AUTHOR=Zhang Yong , Chen Xiangxiang , Wang Yuan , Li Ling , Ju Qing , Zhang Yan , Xi Hangtian , Wang Fahan , Qiu Dan , Liu Xingchen , Chang Ning , Zhang Weiqi , Zhang Cong , Wang Ke , Li Ling , Zhang Jian TITLE=Alterations of lower respiratory tract microbiome and short-chain fatty acids in different segments in lung cancer: a multiomics analysis JOURNAL=Frontiers in Cellular and Infection Microbiology VOLUME=13 YEAR=2023 URL=https://www.frontiersin.org/journals/cellular-and-infection-microbiology/articles/10.3389/fcimb.2023.1261284 DOI=10.3389/fcimb.2023.1261284 ISSN=2235-2988 ABSTRACT=Introduction

The lower respiratory tract microbiome is widely studied to pinpoint microbial dysbiosis of diversity or abundance that is linked to a number of chronic respiratory illnesses.
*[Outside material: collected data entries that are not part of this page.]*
===== src/hw/rtl/bda_ctrl.sv =====
// controller state machine for the binary to decimal ascii converter
// depends on bda_pkg for the state, command and status types
`timescale 1ns / 1ps

module bda_ctrl (
  input  logic                clk,
  input  logic                rst,
  input  logic                in_valid,
  output logic                in_ready,
  input  bda_pkg::dp_status_t status,
  output bda_pkg::ctrl_cmd_t  cmd
);

  import bda_pkg::*;

  state_t state;
  state_t state_next;

  // state register
  always_ff @(posedge clk) begin
    if (rst) begin
      state <= ST_IDLE;
    end else begin
      state <= state_next;
    end
  end

  // next state and commands
  always_comb begin
    state_next = state;
    cmd        = '0;
    in_ready   = 1'b0;
    unique case (state)
      ST_IDLE: begin
        // no request is taken while reset is held
        in_ready = !rst;
        if (in_valid && !rst) begin
          cmd.load   = 1'b1;
          state_next = ST_DIVIDE;
        end
      end
      ST_DIVIDE: begin
        cmd.step = 1'b1;
        if (status.div_last) begin
          state_next = ST_EMIT;
        end
      end
      ST_EMIT: begin
        if (status.out_free) begin
          cmd.emit = 1'b1;
          if (status.emit_last) begin
            state_next = ST_IDLE;
          end
        end
      end
      default: begin
        state_next = ST_IDLE;
      end
    endcase
  end

endmodule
However, it is vital to clarify how the microbiome, through the release of microbial metabolites, impacts lung health and oncogenesis.

Methods

In order to discover the powerful correlations between microbial metabolites and disease, we collected, under electronic bronchoscopy examinations, samples of paired bronchoalveolar lavage fluids (BALFs) from tumor-burden lung segments and ipsilateral non-tumor sites from 28 lung cancer participants, further performing metagenomic sequencing, short-chain fatty acid (SCFA) metabolomics, and multiomics analysis to uncover the potential correlations of the microbiome and SCFAs in lung cancer.

Results

In comparison to BALFs from normal lung segments of the same participant, those from lung cancer burden lung segments had slightly decreased microbial diversity in the lower respiratory tract. With 18 differentially prevalent microbial species, including the well-known carcinogens Campylobacter jejuni and Nesseria polysaccharea, the relative species abundance in the lower respiratory tract microbiome did not significantly differ between the two groups. Additionally, a collection of commonly recognized probiotic metabolites called short-chain fatty acids showed little significance in either group independently but revealed a strong predictive value when using an integrated model by machine learning. Multiomics also discovered particular species related to SCFAs, showing a positive correlation with Brachyspira hydrosenteriae and a negative one with Pseudomonas at the genus level, despite limited detection in lower airways. Of note, these distinct microbiota and metabolites corresponded with clinical traits that still required confirmation.

Conclusions

Further analysis of metagenome functional capacity revealed that genes encoding environmental information processing and metabolism pathways were enriched in the lower respiratory tract metagenomes of lung cancer patients, further supporting the oncogenesis function of various microbial species by different metabolites. These findings point to a potent relationship between particular components of the integrated microbiota-metabolites network and lung cancer, with implications for screening and diagnosis in clinical settings.